- _Your task_
For the data below, restate word for word only the lines from the line containing "met4 | 44500 | 8.3 | 31.1" through the line containing "clkinv_4,23", both ends included.

───── Records for this task ─────

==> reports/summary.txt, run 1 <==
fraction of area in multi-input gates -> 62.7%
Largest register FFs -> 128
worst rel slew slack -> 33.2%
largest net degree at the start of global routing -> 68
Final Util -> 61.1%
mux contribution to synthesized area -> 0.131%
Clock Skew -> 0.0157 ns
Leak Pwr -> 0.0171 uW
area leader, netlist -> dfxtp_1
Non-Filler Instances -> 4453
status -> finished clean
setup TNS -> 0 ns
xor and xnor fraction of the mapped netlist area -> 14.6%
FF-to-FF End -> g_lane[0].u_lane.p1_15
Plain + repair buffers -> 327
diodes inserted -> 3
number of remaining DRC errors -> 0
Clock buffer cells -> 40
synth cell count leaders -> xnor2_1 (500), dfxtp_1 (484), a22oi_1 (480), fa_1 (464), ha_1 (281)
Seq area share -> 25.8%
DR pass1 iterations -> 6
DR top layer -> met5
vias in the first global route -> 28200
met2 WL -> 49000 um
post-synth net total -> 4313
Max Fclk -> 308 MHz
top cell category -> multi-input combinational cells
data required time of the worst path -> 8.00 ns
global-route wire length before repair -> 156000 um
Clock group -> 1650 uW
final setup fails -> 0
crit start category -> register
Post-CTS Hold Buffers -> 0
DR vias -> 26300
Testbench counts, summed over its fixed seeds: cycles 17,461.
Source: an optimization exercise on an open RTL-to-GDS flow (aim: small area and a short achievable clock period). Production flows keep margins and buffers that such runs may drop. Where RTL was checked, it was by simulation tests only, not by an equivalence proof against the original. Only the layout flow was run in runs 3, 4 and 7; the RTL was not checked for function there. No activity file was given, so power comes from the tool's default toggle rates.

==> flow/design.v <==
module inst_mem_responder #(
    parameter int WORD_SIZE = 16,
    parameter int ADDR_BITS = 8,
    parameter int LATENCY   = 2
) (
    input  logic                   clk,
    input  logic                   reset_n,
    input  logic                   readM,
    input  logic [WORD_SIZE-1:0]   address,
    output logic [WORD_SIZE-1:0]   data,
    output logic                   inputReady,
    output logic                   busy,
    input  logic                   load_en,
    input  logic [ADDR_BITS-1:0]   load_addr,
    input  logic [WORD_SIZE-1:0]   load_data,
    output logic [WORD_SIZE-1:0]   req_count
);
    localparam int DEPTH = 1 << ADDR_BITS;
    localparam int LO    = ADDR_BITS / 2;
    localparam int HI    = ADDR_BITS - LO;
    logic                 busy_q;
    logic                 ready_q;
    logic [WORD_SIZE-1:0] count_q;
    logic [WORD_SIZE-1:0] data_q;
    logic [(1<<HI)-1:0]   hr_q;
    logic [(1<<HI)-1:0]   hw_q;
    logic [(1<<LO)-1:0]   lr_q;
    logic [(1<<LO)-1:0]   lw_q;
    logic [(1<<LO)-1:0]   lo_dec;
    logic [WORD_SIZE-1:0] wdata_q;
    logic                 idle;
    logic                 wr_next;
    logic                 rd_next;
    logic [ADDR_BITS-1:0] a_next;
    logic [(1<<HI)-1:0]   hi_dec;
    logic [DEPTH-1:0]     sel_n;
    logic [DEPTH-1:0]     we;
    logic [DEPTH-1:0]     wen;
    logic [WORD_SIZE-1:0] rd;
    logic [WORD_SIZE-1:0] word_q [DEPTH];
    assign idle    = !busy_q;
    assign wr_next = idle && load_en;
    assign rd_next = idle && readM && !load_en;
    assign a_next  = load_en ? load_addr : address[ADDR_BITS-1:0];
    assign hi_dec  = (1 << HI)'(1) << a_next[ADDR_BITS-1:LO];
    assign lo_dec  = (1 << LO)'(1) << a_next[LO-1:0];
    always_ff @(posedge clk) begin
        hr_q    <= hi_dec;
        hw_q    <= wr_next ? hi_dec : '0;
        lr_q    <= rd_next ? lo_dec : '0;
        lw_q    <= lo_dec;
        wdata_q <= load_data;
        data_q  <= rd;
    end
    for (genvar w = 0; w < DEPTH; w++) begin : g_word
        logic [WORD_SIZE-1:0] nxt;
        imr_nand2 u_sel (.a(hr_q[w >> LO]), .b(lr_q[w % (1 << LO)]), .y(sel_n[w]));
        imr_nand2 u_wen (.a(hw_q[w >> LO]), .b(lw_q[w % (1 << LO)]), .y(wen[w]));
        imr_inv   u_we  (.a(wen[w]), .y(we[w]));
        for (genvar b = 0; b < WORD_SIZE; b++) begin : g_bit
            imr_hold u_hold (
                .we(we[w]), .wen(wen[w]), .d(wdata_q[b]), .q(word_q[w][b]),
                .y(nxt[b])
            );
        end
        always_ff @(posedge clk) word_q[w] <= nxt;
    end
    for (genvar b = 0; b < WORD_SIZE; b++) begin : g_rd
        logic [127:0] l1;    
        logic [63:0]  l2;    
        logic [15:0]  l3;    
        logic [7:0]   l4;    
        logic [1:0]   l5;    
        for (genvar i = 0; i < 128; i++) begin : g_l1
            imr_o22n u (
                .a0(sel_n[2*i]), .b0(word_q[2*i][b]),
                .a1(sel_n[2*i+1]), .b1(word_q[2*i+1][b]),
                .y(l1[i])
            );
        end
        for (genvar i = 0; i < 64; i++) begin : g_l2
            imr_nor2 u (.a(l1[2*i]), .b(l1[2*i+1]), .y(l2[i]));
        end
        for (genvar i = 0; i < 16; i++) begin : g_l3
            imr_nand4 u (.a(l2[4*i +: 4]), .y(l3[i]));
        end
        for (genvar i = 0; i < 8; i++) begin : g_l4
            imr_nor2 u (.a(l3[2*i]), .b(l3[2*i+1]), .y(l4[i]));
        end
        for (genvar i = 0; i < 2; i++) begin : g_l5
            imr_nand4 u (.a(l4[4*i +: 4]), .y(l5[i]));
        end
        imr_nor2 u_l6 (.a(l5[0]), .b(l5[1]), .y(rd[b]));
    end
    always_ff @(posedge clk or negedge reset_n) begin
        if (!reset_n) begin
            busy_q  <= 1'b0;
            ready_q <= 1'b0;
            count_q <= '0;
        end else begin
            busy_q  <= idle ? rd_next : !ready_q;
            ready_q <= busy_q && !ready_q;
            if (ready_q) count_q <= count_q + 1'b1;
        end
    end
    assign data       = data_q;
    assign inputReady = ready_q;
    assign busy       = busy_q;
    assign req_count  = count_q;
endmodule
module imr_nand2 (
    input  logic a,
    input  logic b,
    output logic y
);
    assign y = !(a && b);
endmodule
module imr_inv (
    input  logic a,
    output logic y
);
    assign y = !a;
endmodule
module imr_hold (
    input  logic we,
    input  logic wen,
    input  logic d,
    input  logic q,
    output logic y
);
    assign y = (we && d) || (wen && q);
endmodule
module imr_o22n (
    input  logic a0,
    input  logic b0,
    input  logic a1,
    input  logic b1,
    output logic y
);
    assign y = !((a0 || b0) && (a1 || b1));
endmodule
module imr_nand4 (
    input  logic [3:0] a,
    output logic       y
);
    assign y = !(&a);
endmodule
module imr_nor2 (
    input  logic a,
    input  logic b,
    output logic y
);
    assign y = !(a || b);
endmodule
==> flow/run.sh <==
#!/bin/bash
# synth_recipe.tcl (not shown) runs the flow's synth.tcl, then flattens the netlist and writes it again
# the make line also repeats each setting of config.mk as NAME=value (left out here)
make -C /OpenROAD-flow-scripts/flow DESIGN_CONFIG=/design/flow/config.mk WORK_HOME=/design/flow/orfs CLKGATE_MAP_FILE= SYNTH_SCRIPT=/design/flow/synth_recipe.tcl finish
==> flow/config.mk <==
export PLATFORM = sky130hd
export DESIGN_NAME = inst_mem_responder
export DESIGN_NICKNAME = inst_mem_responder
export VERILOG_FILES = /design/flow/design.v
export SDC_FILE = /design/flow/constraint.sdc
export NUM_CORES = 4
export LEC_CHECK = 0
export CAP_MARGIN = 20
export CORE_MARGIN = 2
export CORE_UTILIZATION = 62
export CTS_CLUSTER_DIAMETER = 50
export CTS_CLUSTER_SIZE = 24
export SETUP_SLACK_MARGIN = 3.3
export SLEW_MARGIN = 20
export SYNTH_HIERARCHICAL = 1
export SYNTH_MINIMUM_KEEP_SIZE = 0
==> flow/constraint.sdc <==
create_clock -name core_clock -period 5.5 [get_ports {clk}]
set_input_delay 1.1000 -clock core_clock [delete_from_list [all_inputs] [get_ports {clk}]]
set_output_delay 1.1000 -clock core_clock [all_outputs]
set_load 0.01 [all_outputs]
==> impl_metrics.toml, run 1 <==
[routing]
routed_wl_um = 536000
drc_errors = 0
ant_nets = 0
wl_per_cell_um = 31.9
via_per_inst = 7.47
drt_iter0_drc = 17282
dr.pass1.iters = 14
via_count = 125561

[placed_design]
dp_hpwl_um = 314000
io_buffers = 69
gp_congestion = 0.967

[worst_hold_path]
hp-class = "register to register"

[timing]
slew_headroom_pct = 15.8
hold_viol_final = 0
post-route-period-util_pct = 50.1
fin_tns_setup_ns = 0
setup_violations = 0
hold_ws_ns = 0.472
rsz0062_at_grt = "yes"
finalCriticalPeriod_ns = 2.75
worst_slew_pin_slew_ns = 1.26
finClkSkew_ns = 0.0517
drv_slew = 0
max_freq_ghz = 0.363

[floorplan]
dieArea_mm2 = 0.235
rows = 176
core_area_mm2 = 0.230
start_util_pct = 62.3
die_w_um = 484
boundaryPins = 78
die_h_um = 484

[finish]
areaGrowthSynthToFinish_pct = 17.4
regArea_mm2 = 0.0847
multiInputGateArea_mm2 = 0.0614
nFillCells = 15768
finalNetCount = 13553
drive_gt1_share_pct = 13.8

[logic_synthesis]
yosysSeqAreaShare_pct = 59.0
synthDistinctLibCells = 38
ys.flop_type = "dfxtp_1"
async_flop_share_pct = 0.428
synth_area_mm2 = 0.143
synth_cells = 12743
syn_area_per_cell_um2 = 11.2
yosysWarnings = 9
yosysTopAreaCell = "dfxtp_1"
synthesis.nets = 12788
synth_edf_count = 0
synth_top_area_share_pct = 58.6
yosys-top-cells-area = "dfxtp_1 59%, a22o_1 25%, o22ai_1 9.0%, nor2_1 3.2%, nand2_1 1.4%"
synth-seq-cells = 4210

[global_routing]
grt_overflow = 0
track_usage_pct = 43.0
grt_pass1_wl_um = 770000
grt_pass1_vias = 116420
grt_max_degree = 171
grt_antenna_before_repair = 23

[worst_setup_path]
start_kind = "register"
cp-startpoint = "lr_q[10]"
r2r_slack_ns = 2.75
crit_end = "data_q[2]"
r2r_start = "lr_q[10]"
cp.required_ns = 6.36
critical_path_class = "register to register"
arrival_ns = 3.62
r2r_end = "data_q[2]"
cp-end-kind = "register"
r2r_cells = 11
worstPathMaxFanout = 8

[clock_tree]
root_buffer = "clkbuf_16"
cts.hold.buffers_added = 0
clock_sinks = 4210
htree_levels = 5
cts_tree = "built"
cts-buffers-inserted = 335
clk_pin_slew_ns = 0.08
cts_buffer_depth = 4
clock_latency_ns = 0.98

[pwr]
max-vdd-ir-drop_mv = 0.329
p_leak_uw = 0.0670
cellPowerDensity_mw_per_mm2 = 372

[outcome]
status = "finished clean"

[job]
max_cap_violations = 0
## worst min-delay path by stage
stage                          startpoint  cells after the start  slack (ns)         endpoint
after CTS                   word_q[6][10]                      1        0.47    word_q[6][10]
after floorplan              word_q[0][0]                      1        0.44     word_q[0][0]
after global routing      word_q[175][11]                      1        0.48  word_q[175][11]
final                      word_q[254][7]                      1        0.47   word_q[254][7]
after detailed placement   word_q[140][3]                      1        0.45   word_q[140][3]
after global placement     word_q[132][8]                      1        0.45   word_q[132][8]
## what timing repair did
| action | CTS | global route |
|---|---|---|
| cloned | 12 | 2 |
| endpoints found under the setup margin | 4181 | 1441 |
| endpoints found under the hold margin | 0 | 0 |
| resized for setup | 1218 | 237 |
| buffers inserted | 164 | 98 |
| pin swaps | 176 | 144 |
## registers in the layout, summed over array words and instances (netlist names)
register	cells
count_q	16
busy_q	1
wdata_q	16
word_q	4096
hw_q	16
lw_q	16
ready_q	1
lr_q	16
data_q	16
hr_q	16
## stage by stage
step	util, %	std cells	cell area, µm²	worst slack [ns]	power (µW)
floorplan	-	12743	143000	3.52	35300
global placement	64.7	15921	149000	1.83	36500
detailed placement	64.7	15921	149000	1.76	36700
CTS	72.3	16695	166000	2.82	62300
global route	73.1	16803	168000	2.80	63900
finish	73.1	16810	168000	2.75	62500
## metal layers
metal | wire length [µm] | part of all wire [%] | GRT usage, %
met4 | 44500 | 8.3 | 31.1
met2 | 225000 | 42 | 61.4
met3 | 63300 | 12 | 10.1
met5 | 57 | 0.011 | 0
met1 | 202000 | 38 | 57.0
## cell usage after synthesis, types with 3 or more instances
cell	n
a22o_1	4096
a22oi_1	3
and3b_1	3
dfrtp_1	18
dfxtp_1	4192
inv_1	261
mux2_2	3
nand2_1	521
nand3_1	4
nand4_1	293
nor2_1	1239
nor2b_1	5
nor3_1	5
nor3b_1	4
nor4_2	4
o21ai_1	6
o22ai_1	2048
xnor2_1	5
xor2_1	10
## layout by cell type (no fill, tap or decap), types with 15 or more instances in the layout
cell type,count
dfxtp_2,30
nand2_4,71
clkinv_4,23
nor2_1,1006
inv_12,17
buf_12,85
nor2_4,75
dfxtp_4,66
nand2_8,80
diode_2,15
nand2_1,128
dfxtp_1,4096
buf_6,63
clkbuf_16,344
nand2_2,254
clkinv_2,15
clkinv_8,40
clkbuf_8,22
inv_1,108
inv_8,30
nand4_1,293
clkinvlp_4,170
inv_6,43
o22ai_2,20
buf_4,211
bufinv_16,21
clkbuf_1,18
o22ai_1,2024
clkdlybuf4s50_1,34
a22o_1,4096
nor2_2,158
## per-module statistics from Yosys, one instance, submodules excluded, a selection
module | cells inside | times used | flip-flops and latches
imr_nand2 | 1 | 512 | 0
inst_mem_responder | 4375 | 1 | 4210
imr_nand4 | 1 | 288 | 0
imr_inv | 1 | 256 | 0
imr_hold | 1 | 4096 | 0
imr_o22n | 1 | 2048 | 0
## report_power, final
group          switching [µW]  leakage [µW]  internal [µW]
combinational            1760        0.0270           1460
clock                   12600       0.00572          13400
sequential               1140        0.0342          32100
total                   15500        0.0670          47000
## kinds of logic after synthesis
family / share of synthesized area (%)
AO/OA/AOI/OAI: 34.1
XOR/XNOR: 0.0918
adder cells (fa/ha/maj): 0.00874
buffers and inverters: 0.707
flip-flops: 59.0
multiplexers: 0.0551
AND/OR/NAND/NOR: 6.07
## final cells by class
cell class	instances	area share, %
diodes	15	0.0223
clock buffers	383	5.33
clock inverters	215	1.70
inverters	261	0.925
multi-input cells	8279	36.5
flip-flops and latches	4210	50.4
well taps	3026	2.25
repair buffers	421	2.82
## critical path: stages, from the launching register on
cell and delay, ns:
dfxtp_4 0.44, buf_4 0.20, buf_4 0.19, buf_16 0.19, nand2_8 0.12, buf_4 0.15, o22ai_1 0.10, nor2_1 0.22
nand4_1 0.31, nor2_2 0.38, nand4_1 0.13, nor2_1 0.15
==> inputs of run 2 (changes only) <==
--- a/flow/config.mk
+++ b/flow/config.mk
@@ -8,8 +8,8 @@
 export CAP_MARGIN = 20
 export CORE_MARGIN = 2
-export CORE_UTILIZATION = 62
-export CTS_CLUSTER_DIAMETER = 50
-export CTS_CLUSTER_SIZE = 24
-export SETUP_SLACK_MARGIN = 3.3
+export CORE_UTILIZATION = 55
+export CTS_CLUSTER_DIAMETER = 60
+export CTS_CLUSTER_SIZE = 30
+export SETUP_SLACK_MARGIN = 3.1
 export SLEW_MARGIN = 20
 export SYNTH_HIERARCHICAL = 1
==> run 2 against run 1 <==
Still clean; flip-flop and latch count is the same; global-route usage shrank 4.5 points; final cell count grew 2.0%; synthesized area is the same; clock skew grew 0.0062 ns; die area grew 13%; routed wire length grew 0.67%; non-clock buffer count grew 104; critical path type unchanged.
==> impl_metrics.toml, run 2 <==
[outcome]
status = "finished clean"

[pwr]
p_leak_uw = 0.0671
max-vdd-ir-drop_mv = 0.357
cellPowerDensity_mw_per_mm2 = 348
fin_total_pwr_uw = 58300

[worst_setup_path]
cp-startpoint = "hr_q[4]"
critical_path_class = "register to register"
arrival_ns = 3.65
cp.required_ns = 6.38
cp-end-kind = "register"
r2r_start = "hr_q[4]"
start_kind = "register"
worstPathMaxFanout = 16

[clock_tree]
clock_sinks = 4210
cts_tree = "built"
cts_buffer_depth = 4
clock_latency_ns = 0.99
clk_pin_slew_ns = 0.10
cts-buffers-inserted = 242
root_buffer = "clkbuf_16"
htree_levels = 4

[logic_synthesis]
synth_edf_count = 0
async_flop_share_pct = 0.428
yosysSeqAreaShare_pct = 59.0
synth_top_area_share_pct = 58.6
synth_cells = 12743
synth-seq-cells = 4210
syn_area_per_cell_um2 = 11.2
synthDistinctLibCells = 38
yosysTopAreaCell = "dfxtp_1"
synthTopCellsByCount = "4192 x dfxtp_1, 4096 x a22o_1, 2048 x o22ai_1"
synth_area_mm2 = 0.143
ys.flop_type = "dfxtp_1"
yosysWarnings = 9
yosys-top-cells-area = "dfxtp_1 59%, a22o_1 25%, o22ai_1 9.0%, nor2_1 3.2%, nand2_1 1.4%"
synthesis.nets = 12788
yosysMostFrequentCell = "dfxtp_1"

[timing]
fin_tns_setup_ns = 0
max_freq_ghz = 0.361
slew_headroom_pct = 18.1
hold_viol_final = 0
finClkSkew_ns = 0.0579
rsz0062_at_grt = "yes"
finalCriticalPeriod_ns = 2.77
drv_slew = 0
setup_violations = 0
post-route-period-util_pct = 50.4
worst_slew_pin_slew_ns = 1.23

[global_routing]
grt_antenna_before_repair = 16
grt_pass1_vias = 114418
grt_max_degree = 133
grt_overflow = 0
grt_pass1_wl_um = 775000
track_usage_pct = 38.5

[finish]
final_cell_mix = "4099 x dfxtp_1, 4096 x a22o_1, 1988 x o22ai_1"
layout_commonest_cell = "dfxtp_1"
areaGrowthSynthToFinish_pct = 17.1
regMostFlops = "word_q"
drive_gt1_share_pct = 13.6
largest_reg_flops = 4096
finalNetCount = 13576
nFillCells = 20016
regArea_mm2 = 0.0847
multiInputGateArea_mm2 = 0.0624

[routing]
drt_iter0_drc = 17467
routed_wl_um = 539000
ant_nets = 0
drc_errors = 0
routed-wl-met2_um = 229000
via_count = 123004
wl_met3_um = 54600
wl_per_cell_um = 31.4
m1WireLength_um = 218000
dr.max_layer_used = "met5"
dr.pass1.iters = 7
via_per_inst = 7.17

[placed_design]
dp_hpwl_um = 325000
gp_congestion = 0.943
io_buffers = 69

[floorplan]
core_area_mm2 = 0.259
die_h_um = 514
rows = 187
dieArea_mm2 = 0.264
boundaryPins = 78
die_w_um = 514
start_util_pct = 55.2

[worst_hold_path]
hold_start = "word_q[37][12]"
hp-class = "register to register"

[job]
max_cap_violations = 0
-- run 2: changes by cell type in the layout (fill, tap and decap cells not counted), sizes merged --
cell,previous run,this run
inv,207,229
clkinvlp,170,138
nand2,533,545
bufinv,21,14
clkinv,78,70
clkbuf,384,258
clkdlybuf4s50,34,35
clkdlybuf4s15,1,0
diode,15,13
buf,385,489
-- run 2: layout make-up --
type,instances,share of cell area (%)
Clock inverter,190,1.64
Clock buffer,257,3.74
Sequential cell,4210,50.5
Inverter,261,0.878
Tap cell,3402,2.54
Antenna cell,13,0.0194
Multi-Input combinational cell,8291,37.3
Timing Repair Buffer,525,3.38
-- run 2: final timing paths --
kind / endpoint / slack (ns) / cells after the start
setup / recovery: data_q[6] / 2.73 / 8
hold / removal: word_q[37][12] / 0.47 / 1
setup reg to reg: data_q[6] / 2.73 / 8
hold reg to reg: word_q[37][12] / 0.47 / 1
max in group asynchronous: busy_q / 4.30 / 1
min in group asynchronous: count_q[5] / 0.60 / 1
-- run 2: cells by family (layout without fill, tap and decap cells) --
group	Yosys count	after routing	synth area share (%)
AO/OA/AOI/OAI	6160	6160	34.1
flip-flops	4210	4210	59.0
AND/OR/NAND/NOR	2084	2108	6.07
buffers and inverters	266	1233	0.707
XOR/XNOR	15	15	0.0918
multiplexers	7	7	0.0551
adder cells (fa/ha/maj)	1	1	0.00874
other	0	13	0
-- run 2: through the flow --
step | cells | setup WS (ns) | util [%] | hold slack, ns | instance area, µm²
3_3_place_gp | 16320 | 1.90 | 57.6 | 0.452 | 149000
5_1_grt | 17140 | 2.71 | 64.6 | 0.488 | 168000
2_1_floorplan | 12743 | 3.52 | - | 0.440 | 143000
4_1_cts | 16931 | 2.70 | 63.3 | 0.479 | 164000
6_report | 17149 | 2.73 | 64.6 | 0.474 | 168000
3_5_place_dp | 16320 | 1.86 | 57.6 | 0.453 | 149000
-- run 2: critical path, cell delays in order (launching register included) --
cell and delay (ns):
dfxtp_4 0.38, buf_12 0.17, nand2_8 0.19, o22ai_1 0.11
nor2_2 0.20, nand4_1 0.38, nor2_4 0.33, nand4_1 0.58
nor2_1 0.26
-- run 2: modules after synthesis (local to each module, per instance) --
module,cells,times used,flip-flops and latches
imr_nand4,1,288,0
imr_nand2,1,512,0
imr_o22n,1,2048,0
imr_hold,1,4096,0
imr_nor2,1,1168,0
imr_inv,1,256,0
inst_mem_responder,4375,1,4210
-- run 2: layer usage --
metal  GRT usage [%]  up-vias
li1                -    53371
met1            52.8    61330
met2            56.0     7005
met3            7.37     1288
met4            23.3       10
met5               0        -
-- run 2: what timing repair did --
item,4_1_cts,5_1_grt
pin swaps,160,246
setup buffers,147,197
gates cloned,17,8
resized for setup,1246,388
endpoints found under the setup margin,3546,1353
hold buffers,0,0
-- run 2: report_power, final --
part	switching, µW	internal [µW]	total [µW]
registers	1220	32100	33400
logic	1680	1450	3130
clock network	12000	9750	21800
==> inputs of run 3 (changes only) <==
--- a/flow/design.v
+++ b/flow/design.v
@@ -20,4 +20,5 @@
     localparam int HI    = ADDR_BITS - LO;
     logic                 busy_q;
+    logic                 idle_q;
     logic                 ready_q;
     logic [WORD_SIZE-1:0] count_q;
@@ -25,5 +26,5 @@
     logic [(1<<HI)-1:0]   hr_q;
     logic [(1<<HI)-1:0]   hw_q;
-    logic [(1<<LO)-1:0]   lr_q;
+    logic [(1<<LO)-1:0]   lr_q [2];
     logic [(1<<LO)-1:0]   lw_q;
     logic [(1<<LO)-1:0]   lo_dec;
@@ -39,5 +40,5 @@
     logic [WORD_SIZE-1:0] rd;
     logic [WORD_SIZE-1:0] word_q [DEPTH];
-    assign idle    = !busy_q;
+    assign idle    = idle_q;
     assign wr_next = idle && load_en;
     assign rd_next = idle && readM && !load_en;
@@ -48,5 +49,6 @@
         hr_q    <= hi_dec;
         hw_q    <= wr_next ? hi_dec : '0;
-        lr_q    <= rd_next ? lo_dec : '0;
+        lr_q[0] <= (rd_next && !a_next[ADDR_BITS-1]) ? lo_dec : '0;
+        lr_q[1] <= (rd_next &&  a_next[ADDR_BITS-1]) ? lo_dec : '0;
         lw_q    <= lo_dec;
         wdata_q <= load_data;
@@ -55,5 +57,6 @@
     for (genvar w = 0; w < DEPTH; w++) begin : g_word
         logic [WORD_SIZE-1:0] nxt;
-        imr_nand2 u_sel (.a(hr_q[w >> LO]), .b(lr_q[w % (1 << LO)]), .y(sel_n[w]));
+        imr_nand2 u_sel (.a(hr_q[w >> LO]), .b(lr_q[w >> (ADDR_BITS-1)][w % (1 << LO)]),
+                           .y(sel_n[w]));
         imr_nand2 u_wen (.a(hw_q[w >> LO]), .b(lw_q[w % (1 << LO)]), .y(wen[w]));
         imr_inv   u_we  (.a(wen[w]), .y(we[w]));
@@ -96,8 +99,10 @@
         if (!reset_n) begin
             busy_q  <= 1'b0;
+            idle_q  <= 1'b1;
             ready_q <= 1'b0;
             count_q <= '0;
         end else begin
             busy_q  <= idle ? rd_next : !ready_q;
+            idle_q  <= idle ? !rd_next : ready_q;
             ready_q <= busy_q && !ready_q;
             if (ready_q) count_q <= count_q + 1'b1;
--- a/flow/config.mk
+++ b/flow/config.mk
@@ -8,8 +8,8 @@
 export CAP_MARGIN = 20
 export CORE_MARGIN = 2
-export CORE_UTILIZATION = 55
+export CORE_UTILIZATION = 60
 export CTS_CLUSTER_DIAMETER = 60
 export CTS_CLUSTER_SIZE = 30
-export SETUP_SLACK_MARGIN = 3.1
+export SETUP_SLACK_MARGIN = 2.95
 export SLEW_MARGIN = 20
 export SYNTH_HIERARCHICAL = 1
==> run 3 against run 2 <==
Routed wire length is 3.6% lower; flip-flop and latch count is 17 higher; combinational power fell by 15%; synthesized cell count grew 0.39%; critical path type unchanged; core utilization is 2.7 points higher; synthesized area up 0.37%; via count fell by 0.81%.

─────

- _Your response_
met4 | 44500 | 8.3 | 31.1
met2 | 225000 | 42 | 61.4
met3 | 63300 | 12 | 10.1
met5 | 57 | 0.011 | 0
met1 | 202000 | 38 | 57.0
## cell usage after synthesis, types with 3 or more instances
cell	n
a22o_1	4096
a22oi_1	3
and3b_1	3
dfrtp_1	18
dfxtp_1	4192
inv_1	261
mux2_2	3
nand2_1	521
nand3_1	4
nand4_1	293
nor2_1	1239
nor2b_1	5
nor3_1	5
nor3b_1	4
nor4_2	4
o21ai_1	6
o22ai_1	2048
xnor2_1	5
xor2_1	10
## layout by cell type (no fill, tap or decap), types with 15 or more instances in the layout
cell type,count
dfxtp_2,30
nand2_4,71
clkinv_4,23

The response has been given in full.